April 16, 2010 | News, UToday
By Meghan Cunningham



The University of Toledo will partner with Toledo Public Schools’ Woodward High School on a project to find new ways to teach math and science to urban students.

The project will be announced at a news conference at 9:45 a.m. Monday, April 19, at Woodward, 600 E. Streicher St. in Toledo.

The University was awarded a $192,000 Ohio Department of Education Math and Science Partnership grant to investigate new ways to teach science and math, which is important for students to ensure a place in today’s increasingly technological society.

Bill Thomas, associate professor in the Mathematics Department in UT’s College of Arts and Sciences, is the principal investigator. He is working with Dr. Bill Weber and Dr. Tod Shockey, both associate professors in the Department of Curriculum and Instruction in UT’s Judith Herb College of Education.

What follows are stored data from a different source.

==> config.mk <==
export PLATFORM = sky130hd
export DESIGN_NAME = focus_rest_interval_timer
export DESIGN_NICKNAME = d
export VERILOG_FILES = /design/src/rtl/frit_pkg.sv /design/src/rtl/frit_cfg.sv /design/src/rtl/frit_core.sv /design/src/rtl/frit_outq.sv /design/src/rtl/focus_rest_interval_timer.sv
export SDC_FILE = /design/constraint.sdc
export NUM_CORES = 1
export LEC_CHECK = 0
export BUFFER_PORTS_ARGS = -buffer_cell sky130_fd_sc_hd__buf_2
export CORE_UTILIZATION = 40
export CTS_BUF_LIST = sky130_fd_sc_hd__clkbuf_4 sky130_fd_sc_hd__clkbuf_8
export DETAILED_ROUTE_END_ITERATION = 12
export GPL_ROUTABILITY_DRIVEN = 0
export GPL_TIMING_DRIVEN = 0
export PLACE_DENSITY = 0.65
export SYNTH_ARGS = -nofsm -noshare
export SYNTH_HDL_FRONTEND = slang
export SYNTH_SLANG_ARGS = --single-unit
==> constraint.sdc <==
create_clock -name i_clk -period 8.4 [get_ports i_clk]
set_clock_uncertainty 0.1 [all_clocks]
set_input_delay 1.26 -clock i_clk [delete_from_list [all_inputs] [get_ports i_clk]]
set_output_delay 1.26 -clock i_clk [all_outputs]
set_load 0.02 [all_outputs]
==> src/rtl/frit_pkg.sv <==
// ============================================================================
// frit_pkg: shared types and constants of the focus/rest interval timer
// Holds the command codes, end-plan choices, limits, register indexes and the
// structs that travel between the configuration block, the core and the queue.
// ============================================================================
package frit_pkg;

    localparam int MAX_ROUNDS        = 24;
    localparam int MAX_FOCUS_MINUTES = 120;
    localparam int MAX_REST_MINUTES  = 60;
    localparam int SECS_PER_MIN      = 60;

    localparam int SEC_W   = 13;
    localparam int ROUND_W = 5;
    localparam int FOCUS_W = 7;
    localparam int REST_W  = 6;
    localparam int ADDR_W  = 4;
    localparam int DATA_W  = 32;

    localparam logic [FOCUS_W-1:0] FOCUS_RESET  = 7'd25;
    localparam logic [REST_W-1:0]  REST_RESET   = 6'd5;
    localparam logic [ROUND_W-1:0] ROUNDS_RESET = 5'd4;

    // Register indexes, taken from paddr[3:2].
    localparam logic [1:0] REG_FOCUS  = 2'd0;
    localparam logic [1:0] REG_REST   = 2'd1;
    localparam logic [1:0] REG_ROUNDS = 2'd2;

    typedef enum logic [2:0] {
        KIND_TICK      = 3'd0,
        KIND_START     = 3'd1,
        KIND_PAUSE     = 3'd2,
        KIND_RESUME    = 3'd3,
        KIND_END_FOCUS = 3'd4,
        KIND_SKIP_REST = 3'd5,
        KIND_END_PLAN  = 3'd6,
        KIND_RESET     = 3'd7
    } t_kind;

    localparam logic [1:0] CHOICE_RECORD  = 2'd0;
    localparam logic [1:0] CHOICE_DISCARD = 2'd1;
    localparam logic [1:0] CHOICE_CANCEL  = 2'd2;

    // Clamped phase lengths and round limit as the core uses them.
    typedef struct packed {
        logic [SEC_W-1:0]   focus_len;
        logic [SEC_W-1:0]   rest_len;
        logic [ROUND_W-1:0] rounds;
    } t_cfg_lens;

    typedef struct packed {
        logic [SEC_W-1:0]   remaining_seconds;
        logic [ROUND_W-1:0] round_number;
        logic               resting;
        logic               counting;
        logic               record_valid;
        logic [SEC_W-1:0]   record_seconds;
        logic               record_early;
        logic               plan_ended;
    } t_result;

endpackage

The UT faculty members are working with a team from Toledo Public Schools (TPS) that includes Emilio Ramirez, Woodward principal; Susan MacMillian, TPS mathematics director; Robert Mendenhall, TPS science director; and Maurice Young, Woodward mathematics chair.

Together the group will examine students’ outcomes on the Ohio Graduation Test, the ACT and SAT, and other indictors. Using that information along with the Ohio Standards of Professional Development and current research, the group will determine what professional development teachers need to help students improve.

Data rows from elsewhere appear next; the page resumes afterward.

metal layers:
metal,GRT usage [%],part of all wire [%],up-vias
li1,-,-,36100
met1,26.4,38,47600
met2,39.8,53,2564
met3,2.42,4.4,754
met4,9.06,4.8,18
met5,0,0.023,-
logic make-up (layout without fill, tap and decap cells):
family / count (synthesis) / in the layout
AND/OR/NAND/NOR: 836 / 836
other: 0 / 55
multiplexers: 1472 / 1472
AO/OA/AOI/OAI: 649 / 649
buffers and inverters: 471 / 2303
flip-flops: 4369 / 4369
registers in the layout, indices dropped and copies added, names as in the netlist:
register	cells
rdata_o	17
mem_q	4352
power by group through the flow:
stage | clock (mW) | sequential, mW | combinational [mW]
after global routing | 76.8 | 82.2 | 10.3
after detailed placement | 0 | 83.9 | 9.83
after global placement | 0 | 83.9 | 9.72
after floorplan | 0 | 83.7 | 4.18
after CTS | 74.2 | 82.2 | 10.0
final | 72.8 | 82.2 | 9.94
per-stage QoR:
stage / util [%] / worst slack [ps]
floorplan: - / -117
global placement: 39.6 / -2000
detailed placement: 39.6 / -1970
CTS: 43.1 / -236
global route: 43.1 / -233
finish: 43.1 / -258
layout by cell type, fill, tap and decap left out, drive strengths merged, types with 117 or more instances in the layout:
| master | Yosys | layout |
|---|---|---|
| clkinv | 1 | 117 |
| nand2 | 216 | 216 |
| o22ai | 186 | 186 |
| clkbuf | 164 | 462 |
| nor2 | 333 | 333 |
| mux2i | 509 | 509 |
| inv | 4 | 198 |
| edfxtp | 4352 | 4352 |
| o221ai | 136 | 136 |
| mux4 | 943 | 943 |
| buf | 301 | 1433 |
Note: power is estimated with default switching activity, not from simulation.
File: src/rtl/sqrp_pkg.sv
package sqrp_pkg;

   // default counter width for half-period timing
   localparam int COUNT_WIDTH_DEF = 17;
   // width used for clamping before narrowing to the counter width
   localparam int WIDE_W = 25;

   // command codes
   localparam logic [2:0] MODE_TICK       = 3'd0;
   localparam logic [2:0] MODE_QUAD_OPEN  = 3'd1;
   localparam logic [2:0] MODE_QUAD_CLOSE = 3'd2;
   localparam logic [2:0] MODE_NORM_OPEN  = 3'd3;
   localparam logic [2:0] MODE_NORM_CLOSE = 3'd4;
   localparam logic [2:0] MODE_CALIB      = 3'd5;

   // position status codes
   localparam logic [1:0] STAT_OPENED = 2'd0;
   localparam logic [1:0] STAT_CLOSED = 2'd1;
   localparam logic [1:0] STAT_ERROR  = 2'd2;

   // register indexes
   localparam logic [2:0] REG_QUAD_A      = 3'd0;
   localparam logic [2:0] REG_QUAD_B      = 3'd1;
   localparam logic [2:0] REG_X_START     = 3'd2;
   localparam logic [2:0] REG_X_STEP      = 3'd3;
   localparam logic [2:0] REG_STEP_COUNT  = 3'd4;
   localparam logic [2:0] REG_NORMAL_HALF = 3'd5;
   localparam logic [2:0] REG_CALIB_HALF  = 3'd6;

   // register reset values
   localparam logic [15:0] QUAD_A_RST      = 16'd9600;
   localparam logic [15:0] QUAD_B_RST      = 16'd0;
   localparam logic [15:0] X_START_RST     = 16'hB000;
   localparam logic [14:0] X_STEP_RST      = 15'd154;
   localparam logic [15:0] STEP_COUNT_RST  = 16'd267;
   localparam logic [15:0] NORMAL_HALF_RST = 16'd1000;
   localparam logic [15:0] CALIB_HALF_RST  = 16'd5000;

   typedef struct packed {
      logic [15:0]        quad_a;
      logic [15:0]        quad_b;
      logic signed [15:0] x_start;
      logic [14:0]        x_step;
      logic [15:0]        step_count;
      logic [15:0]        normal_half_period;
      logic [15:0]        calib_half_period;
   } cfg_type;

   // status from the two limit switch levels
   function automatic logic [1:0] switch_status(input logic op, input logic cl);
      logic [1:0] st;
      if (op && !cl) begin
         st = STAT_OPENED;
      end else if (!op && cl) begin
         st = STAT_CLOSED;
      end else begin
         st = STAT_ERROR;
      end
      return st;
   endfunction

   // end test for normal moves and calibration
   function automatic logic end_reached(input logic [2:0] m, input logic op,
                                        input logic cl);
      logic hit;
      if (m == MODE_NORM_OPEN) begin
         hit = op;
      end else if (m == MODE_NORM_CLOSE) begin
         hit = cl;
      end else begin
         hit = (switch_status(op, cl) == STAT_OPENED);
      end
      return hit;
   endfunction

endpackage

File: src/rtl/sqrp_ifs.sv
// tick/command word channel
interface sqrp_req_if;
   logic       valid;
   logic       ready;
   logic [2:0] mode;
   logic       open_switch;
   logic       close_switch;

   modport source (output valid, mode, open_switch, close_switch, input ready);
   modport sink   (input valid, mode, open_switch, close_switch, output ready);
endinterface

// output level word channel
interface sqrp_rsp_if;
   logic       valid;
   logic       ready;
   logic       step_pulse;
   logic       direction;
   logic       busy_res;
   logic [1:0] position_status;

   modport source (output valid, step_pulse, direction, busy_res, position_status,
                   input ready);
   modport sink   (input valid, step_pulse, direction, busy_res, position_status,
                   output ready);
endinterface

// register write channel
interface sqrp_csr_if;
   logic        valid;
   logic        ready;
   logic [2:0]  index;
   logic [15:0] data;

   modport source (output valid, index, data, input ready);
   modport sink   (input valid, index, data, output ready);
endinterface

File: src/rtl/sqrp_csr.sv
module sqrp_csr (
   input  logic              clock,
   input  logic              reset,
   sqrp_csr_if.sink          csr_chan,
   output sqrp_pkg::cfg_type cfg
);

   sqrp_pkg::cfg_type cfg_ff;

   // writes are always taken
   assign csr_chan.ready = 1'b1;
   assign cfg = cfg_ff;

   always_ff @(posedge clock) begin
      if (reset) begin
         cfg_ff.quad_a             <= sqrp_pkg::QUAD_A_RST;
         cfg_ff.quad_b             <= sqrp_pkg::QUAD_B_RST;
         cfg_ff.x_start            <= sqrp_pkg::X_START_RST;
         cfg_ff.x_step             <= sqrp_pkg::X_STEP_RST;
         cfg_ff.step_count         <= sqrp_pkg::STEP_COUNT_RST;
         cfg_ff.normal_half_period <= sqrp_pkg::NORMAL_HALF_RST;
         cfg_ff.calib_half_period  <= sqrp_pkg::CALIB_HALF_RST;
      end else if (csr_chan.valid) begin
         unique case (csr_chan.index)
            sqrp_pkg::REG_QUAD_A:      cfg_ff.quad_a             <= csr_chan.data;
            sqrp_pkg::REG_QUAD_B:      cfg_ff.quad_b             <= csr_chan.data;
            sqrp_pkg::REG_X_START:     cfg_ff.x_start            <= csr_chan.data;
            sqrp_pkg::REG_X_STEP:      cfg_ff.x_step             <= csr_chan.data[14:0];
            sqrp_pkg::REG_STEP_COUNT:  cfg_ff.step_count         <= csr_chan.data;
            sqrp_pkg::REG_NORMAL_HALF: cfg_ff.normal_half_period <= csr_chan.data;
            sqrp_pkg::REG_CALIB_HALF:  cfg_ff.calib_half_period  <= csr_chan.data;
            default: ;
         endcase
      end
   end

endmodule

File: src/rtl/sqrp_mul.sv
module sqrp_mul (
   input  logic        clock,
   input  logic [15:0] op_a,
   input  logic [15:0] op_b,
   output logic [31:0] prod_ff
);

   // shared 16x16 unsigned multiplier, product registered
   always_ff @(posedge clock) begin
      prod_ff <= 32'(op_a) * 32'(op_b);
   end

endmodule

File: src/rtl/stepper_quadratic_ramp_pulser.sv
// Step/direction pulse generator with a quadratic speed ramp.
// req_chan carries one word per microsecond tick: a command mode and the two
// limit switch levels. Every accepted req word yields exactly one rsp word on
// rsp_chan with the step and direction levels, a busy flag and the latched
// position status, all as they stand after that tick. csr_chan writes the
// seven ramp/period registers; it is always ready. The user must use it
// only while idle; the block itself does not enforce this. A req word goes
// from EXEC to OUT, and OUT registers its rsp word. Ticks that load a new
// ramp half period (a quadratic move starting with a nonzero step count, or
// a ramp step ending with more steps to go) also pass SQ, LO, HI and SUM;
// they recompute a*x^2+b on the one shared 16x16 multiplier in three passes
// (x*x, then a times the low and high halves of x^2). req_ready is high only
// in the idle state of the sequencer, so a new req word is taken only once
// the last one is through. A stalled receiver holds the rsp word in its
// output register; the next req word is still taken and worked, and its
// result waits until the register frees up.
// Reset (synchronous) restores register defaults, stops any move, drives
// step low and sets the position status to error.
module stepper_quadratic_ramp_pulser #(
   parameter int COUNT_WIDTH = sqrp_pkg::COUNT_WIDTH_DEF
) (
   input  logic        clock,
   input  logic        reset,
   sqrp_req_if.sink    req_chan,
   sqrp_rsp_if.source  rsp_chan,
   sqrp_csr_if.sink    csr_chan
);

   localparam int WW = sqrp_pkg::WIDE_W;
   localparam logic [WW-1:0] CNT_MAX_W = {{(WW - COUNT_WIDTH){1'b0}}, {COUNT_WIDTH{1'b1}}};

   // sequencer states
   localparam logic [2:0] S_IDLE = 3'd0;
   localparam logic [2:0] S_EXEC = 3'd1;
   localparam logic [2:0] S_SQ   = 3'd2;
   localparam logic [2:0] S_LO   = 3'd3;
   localparam logic [2:0] S_HI   = 3'd4;
   localparam logic [2:0] S_SUM  = 3'd5;
   localparam logic [2:0] S_OUT  = 3'd6;

   // saturate to the counter range, zero becomes one
   function automatic logic [COUNT_WIDTH-1:0] clamp_period(input logic [WW-1:0] v);
      logic [COUNT_WIDTH-1:0] r;
      if (v > CNT_MAX_W) begin
         r = CNT_MAX_W[COUNT_WIDTH-1:0];
      end else if (v == '0) begin
         r = {{(COUNT_WIDTH - 1){1'b0}}, 1'b1};
      end else begin
         r = v[COUNT_WIDTH-1:0];
      end
      return r;
   endfunction

   sqrp_pkg::cfg_type cfg;

   logic [2:0]             state_ff, state_in;
   logic [2:0]             mode_ff, mode_in;
   logic                   op_ff, op_in;
   logic                   cl_ff, cl_in;
   logic [2:0]             active_ff, active_in;
   logic [COUNT_WIDTH-1:0] hc_ff, hc_in;
   logic [COUNT_WIDTH-1:0] hp_ff, hp_in;
   logic [15:0]            steps_ff, steps_in;
   logic signed [15:0]     x_ff, x_in;
   logic                   pulse_ff, pulse_in;
   logic                   dir_ff, dir_in;
   logic [1:0]             status_ff, status_in;
   logic [14:0]            sq_hi_ff, sq_hi_in;
   logic [31:0]            lo_ff, lo_in;
   logic                   rsp_valid_ff, rsp_valid_in;
   logic                   rsp_pulse_ff, rsp_pulse_in;
   logic                   rsp_dir_ff, rsp_dir_in;
   logic                   rsp_busy_ff, rsp_busy_in;
   logic [1:0]             rsp_status_ff, rsp_status_in;

   logic [15:0]            mul_a, mul_b;
   logic [31:0]            prod;
   logic [15:0]            abs_x;
   logic [COUNT_WIDTH-1:0] hc_inc;
   logic                   period_end;
   logic [15:0]            steps_dec;
   logic [16:0]            x_sum;
   logic signed [15:0]     x_next;
   logic [47:0]            acc;
   logic [18:0]            curve_sum;
   logic [15:0]            fixed_half;
   logic                   quad_cmd;
   logic                   norm_cmd;
   logic                   quad_active;

   sqrp_csr u_csr (
      .clock    (clock),
      .reset    (reset),
      .csr_chan (csr_chan),
      .cfg      (cfg)
   );

   sqrp_mul u_mul (
      .clock   (clock),
      .op_a    (mul_a),
      .op_b    (mul_b),
      .prod_ff (prod)
   );

   // datapath helpers
   assign abs_x      = x_ff[15] ? (~x_ff + 16'd1) : x_ff;
   assign hc_inc     = hc_ff + {{(COUNT_WIDTH - 1){1'b0}}, 1'b1};
   assign period_end = (hc_inc >= hp_ff);
   assign steps_dec  = steps_ff - 16'd1;
   assign x_sum      = {x_ff[15], x_ff} + {2'b00, cfg.x_step};
   assign x_next     = (!x_sum[16] && x_sum[15]) ? 16'sh7FFF : x_sum[15:0];
   assign acc        = {prod, 16'h0000} + {16'h0000, lo_ff};
   assign curve_sum  = {1'b0, acc[47:30]} + {3'b000, cfg.quad_b};
   assign fixed_half = (mode_ff == sqrp_pkg::MODE_CALIB) ? cfg.calib_half_period
                                                         : cfg.normal_half_period;
   assign quad_cmd   = (mode_ff == sqrp_pkg::MODE_QUAD_OPEN) ||
                       (mode_ff == sqrp_pkg::MODE_QUAD_CLOSE);
   assign norm_cmd   = (mode_ff == sqrp_pkg::MODE_NORM_OPEN) ||
                       (mode_ff == sqrp_pkg::MODE_NORM_CLOSE) ||
                       (mode_ff == sqrp_pkg::MODE_CALIB);
   assign quad_active = (active_ff == sqrp_pkg::MODE_QUAD_OPEN) ||
                        (active_ff == sqrp_pkg::MODE_QUAD_CLOSE);

   // multiplier operand select
   always_comb begin
      mul_a = cfg.quad_a;
      mul_b = 16'd0;
      unique case (state_ff)
         S_SQ: begin
            mul_a = abs_x;
            mul_b = abs_x;
         end
         S_LO:    mul_b = prod[15:0];
         S_HI:    mul_b = {1'b0, sq_hi_ff};
         default: ;
      endcase
   end

   assign req_chan.ready         = (state_ff == S_IDLE);
   assign rsp_chan.valid         = rsp_valid_ff;
   assign rsp_chan.step_pulse    = rsp_pulse_ff;
   assign rsp_chan.direction     = rsp_dir_ff;
   assign rsp_chan.busy_res      = rsp_busy_ff;
   assign rsp_chan.position_status = rsp_status_ff;

   // sequencer
   always_comb begin
      state_in      = state_ff;
      mode_in       = mode_ff;
      op_in         = op_ff;
      cl_in         = cl_ff;
      active_in     = active_ff;
      hc_in         = hc_ff;
      hp_in         = hp_ff;
      steps_in      = steps_ff;
      x_in          = x_ff;
      pulse_in      = pulse_ff;
      dir_in        = dir_ff;
      status_in     = status_ff;
      sq_hi_in      = sq_hi_ff;
      lo_in         = lo_ff;
      rsp_valid_in  = rsp_valid_ff && !rsp_chan.ready;
      rsp_pulse_in  = rsp_pulse_ff;
      rsp_dir_in    = rsp_dir_ff;
      rsp_busy_in   = rsp_busy_ff;
      rsp_status_in = rsp_status_ff;

      unique case (state_ff)
         S_IDLE: begin
            if (req_chan.valid) begin
               mode_in  = req_chan.mode;
               op_in    = req_chan.open_switch;
               cl_in    = req_chan.close_switch;
               state_in = S_EXEC;
            end
         end

         S_EXEC: begin
            state_in = S_OUT;
            if (active_ff == sqrp_pkg::MODE_TICK) begin
               // idle: look at the command
               if (quad_cmd) begin
                  dir_in   = (mode_ff == sqrp_pkg::MODE_QUAD_CLOSE);
                  steps_in = cfg.step_count;
                  x_in     = cfg.x_start;
                  if (cfg.step_count == 16'd0) begin
                     active_in = sqrp_pkg::MODE_TICK;
                     pulse_in  = 1'b0;
                     hc_in     = '0;
                     status_in = sqrp_pkg::switch_status(op_ff, cl_ff);
                  end else begin
                     active_in = mode_ff;
                     hc_in     = '0;
                     pulse_in  = 1'b1;
                     state_in  = S_SQ;
                  end
               end else if (norm_cmd) begin
                  dir_in = (mode_ff == sqrp_pkg::MODE_NORM_CLOSE);
                  if (sqrp_pkg::end_reached(mode_ff, op_ff, cl_ff)) begin
                     active_in = sqrp_pkg::MODE_TICK;
                     pulse_in  = 1'b0;
                     hc_in     = '0;
                     status_in = sqrp_pkg::switch_status(op_ff, cl_ff);
                  end else begin
                     active_in = mode_ff;
                     hp_in     = clamp_period({{(WW - 16){1'b0}}, fixed_half});
                     hc_in     = '0;
                     pulse_in  = 1'b1;
                  end
               end
            end else if (!period_end) begin
               hc_in = hc_inc;
            end else begin
               // half period done
               hc_in = '0;
               if (pulse_ff) begin
                  pulse_in = 1'b0;
               end else if (quad_active) begin
                  steps_in = steps_dec;
                  x_in     = x_next;
                  if (steps_dec == 16'd0) begin
                     active_in = sqrp_pkg::MODE_TICK;
                     pulse_in  = 1'b0;
                     status_in = sqrp_pkg::switch_status(op_ff, cl_ff);
                  end else begin
                     pulse_in = 1'b1;
                     state_in = S_SQ;
                  end
               end else if (sqrp_pkg::end_reached(active_ff, op_ff, cl_ff)) begin
                  active_in = sqrp_pkg::MODE_TICK;
                  pulse_in  = 1'b0;
                  status_in = sqrp_pkg::switch_status(op_ff, cl_ff);
               end else begin
                  pulse_in = 1'b1;
               end
            end
         end

         // x*x issued this cycle
         S_SQ: state_in = S_LO;

         // x^2 ready: keep high half, issue a*low
         S_LO: begin
            sq_hi_in = prod[30:16];
            state_in = S_HI;
         end

         // a*low ready: keep it, issue a*high
         S_HI: begin
            lo_in    = prod;
            state_in = S_SUM;
         end

         // combine, add offset, clamp
         S_SUM: begin
            hp_in    = clamp_period({{(WW - 19){1'b0}}, curve_sum});
            state_in = S_OUT;
         end

         S_OUT: begin
            if (!rsp_valid_ff || rsp_chan.ready) begin
               rsp_valid_in  = 1'b1;
               rsp_pulse_in  = pulse_ff;
               rsp_dir_in    = dir_ff;
               rsp_busy_in   = (active_ff != sqrp_pkg::MODE_TICK);
               rsp_status_in = status_ff;
               state_in      = S_IDLE;
            end
         end

         default: state_in = S_IDLE;
      endcase
   end

   // control and move state
   always_ff @(posedge clock) begin
      if (reset) begin
         state_ff     <= S_IDLE;
         active_ff    <= sqrp_pkg::MODE_TICK;
         hc_ff        <= '0;
         hp_ff        <= '0;
         steps_ff     <= '0;
         x_ff         <= '0;
         pulse_ff     <= 1'b0;
         dir_ff       <= 1'b0;
         status_ff    <= sqrp_pkg::STAT_ERROR;
         rsp_valid_ff <= 1'b0;
      end else begin
         state_ff     <= state_in;
         active_ff    <= active_in;
         hc_ff        <= hc_in;
         hp_ff        <= hp_in;
         steps_ff     <= steps_in;
         x_ff         <= x_in;
         pulse_ff     <= pulse_in;
         dir_ff       <= dir_in;
         status_ff    <= status_in;
         rsp_valid_ff <= rsp_valid_in;
      end
   end

   // payload registers
   always_ff @(posedge clock) begin
      mode_ff       <= mode_in;
      op_ff         <= op_in;
      cl_ff         <= cl_in;
      sq_hi_ff      <= sq_hi_in;
      lo_ff         <= lo_in;
      rsp_pulse_ff  <= rsp_pulse_in;
      rsp_dir_ff    <= rsp_dir_in;
      rsp_busy_ff   <= rsp_busy_in;
      rsp_status_ff <= rsp_status_in;
   end

endmodule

The professional development will begin this summer and continue next school year. The project will include classroom observations and student interviews, and will implement joint planning periods for Woodward faculty.

This is planned to be the first of a three-phase project with total funding of nearly $700,000.

Approval of an additional $250,000 in grant funding is pending for a second phase of the project that would begin in July and include a UT faculty residency at Woodward for the 30-month project. The residency would include teaching university-level courses for pre-service teachers as well as interested in-service teachers. The faculty member in residence would serve as a resource for Woodward faculty during their teaching day and as the liaison to the principal investigator.